THE PREPARATIONS for the flotilla went on for more than a year. Hundreds of e-mail messages went back and forth. I myself received many dozens. There was no secret. Everything was out in the open.

There was a lot of time for all our political and military institutions to prepare for the approach of the ships. The politician consulted. The soldiers trained. The diplomats reported. The intelligence people did their job.

Nothing helped. All the decisions were wrong from the first moment to this moment. And it’s not yet the end.

The idea of a flotilla as a means to break the blockade borders on genius. It placed the Israeli government on the horns of a dilemma – the choice between several alternatives, all of them bad.

Every general hopes to get his opponent into such a situation.

The alternatives were:

  1. To let the flotilla reach Gaza without hindrance. The cabinet secretary supported this option.
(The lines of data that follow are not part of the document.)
Context: an optimization exercise on an open-source flow, tuned for small area. The choices shown serve that exercise and are no tape-out recipe.
Function was not checked in any run shown here: the RTL went through the layout flow alone.
Power and IR drop assume default switching activity.

`flow/config.mk`:
```
export PLATFORM = sky130hd
export DESIGN_NAME = wallaceTree
export DESIGN_NICKNAME = wallaceTree
export VERILOG_FILES = /design/flow/design.v
export SDC_FILE = /design/flow/constraint.sdc
export NUM_CORES = 4
export LEC_CHECK = 0
export CAP_MARGIN = 20
export CORE_MARGIN = 2
export CORE_UTILIZATION = 40
export SLEW_MARGIN = 20
export SYNTH_HIERARCHICAL = 1
```
`flow/constraint.sdc`:
```
create_clock -name core_clock -period 3.0 [get_ports {clk}]
set_input_delay 0.6000 -clock core_clock [delete_from_list [all_inputs] [get_ports {clk}]]
set_output_delay 0.6000 -clock core_clock [all_outputs]
set_load 0.01 [all_outputs]
```
From an optimization exercise on the open Yosys and OpenROAD flow, aimed at small area, a short achievable clock period and few clock cycles per item; shortcuts taken in it are not production practice.
In this exercise RTL edits were held to simulation tests only and were not proved equivalent to the original.
Power figures rest on the tool's default switching activity, not on a simulated workload.

==> flow/design.v (outline; a module is shown in full before it is edited, if it fits) <==
// module tbeq_ctrl: 48 lines
// module tbeq_datapath: 166 lines
// module tbeq_booth: 21 lines
// module tbeq_add: 37 lines
// module tbeq_addgp: 35 lines
// module tbeq_pole_a: 644 lines
// module tbeq_gain: 1118 lines
// module three_band_equalizer: 53 lines
module three_band_equalizer
(
  input  logic                  clk,
  input  logic                  rst_n,
  input  logic                  in_valid,
  output logic                  in_ready,
  input  logic signed [15:0]    in_sample,
  input  logic                  in_block_start,
  output logic                  out_valid,
  input  logic                  out_ready,
  output logic signed [15:0]    out_sample,
  output logic                  out_clipped,
  input  logic                  cfg_valid,
  output logic                  cfg_ready,
  input  logic [tbeq_pkg::CFG_IDX_W-1:0]  cfg_index,
  input  logic [tbeq_pkg::CFG_DATA_W-1:0] cfg_data
);
  // ...
==> flow/run.sh <==
#!/bin/bash
# synth_recipe.tcl (not shown) runs the flow's synth.tcl, then flattens the netlist and writes it again
# the make line also repeats each setting of config.mk as NAME=value (left out here)
make -C /OpenROAD-flow-scripts/flow DESIGN_CONFIG=/design/flow/config.mk WORK_HOME=/design/flow/orfs CLKGATE_MAP_FILE= SYNTH_SCRIPT=/design/flow/synth_recipe.tcl finish
==> flow/config.mk <==
export PLATFORM = sky130hd
export DESIGN_NAME = three_band_equalizer
export DESIGN_NICKNAME = three_band_equalizer
export VERILOG_FILES = /design/flow/design.v
export SDC_FILE = /design/flow/constraint.sdc
export NUM_CORES = 4
export LEC_CHECK = 0
export CAP_MARGIN = 20
export CORE_MARGIN = 2
export CORE_UTILIZATION = 40
export SETUP_SLACK_MARGIN = 5
export SLEW_MARGIN = 20
==> flow/constraint.sdc <==
create_clock -name core_clock -period 11.0 [get_ports {clk}]
set_input_delay 2.2000 -clock core_clock [delete_from_list [all_inputs] [get_ports {clk}]]
set_output_delay 2.2000 -clock core_clock [all_outputs]
set_load 0.01 [all_outputs]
That would have led to the end of the blockade, because after this flotilla more and larger ones would have come.
  2. To stop the ships in territorial waters, inspect their cargo and make sure they were not carrying weapons or “terrorists”, then let them continue on their way. That would have aroused some vague protests in the world but upheld the principle of a blockade.
  3. To capture them on the high seas and bring them to Ashdod, risking a face-to-face battle with activists on board.

As our governments have always done, when faced with the choice between several bad alternatives, the Netanyahu government chose the worst.

Anyone who followed the preparations as reported in the media could have foreseen that they would lead to people being killed and injured. One does not storm a Turkish ship and expect cute little girls to present one with flowers. The Turks are not known as people who give in easily.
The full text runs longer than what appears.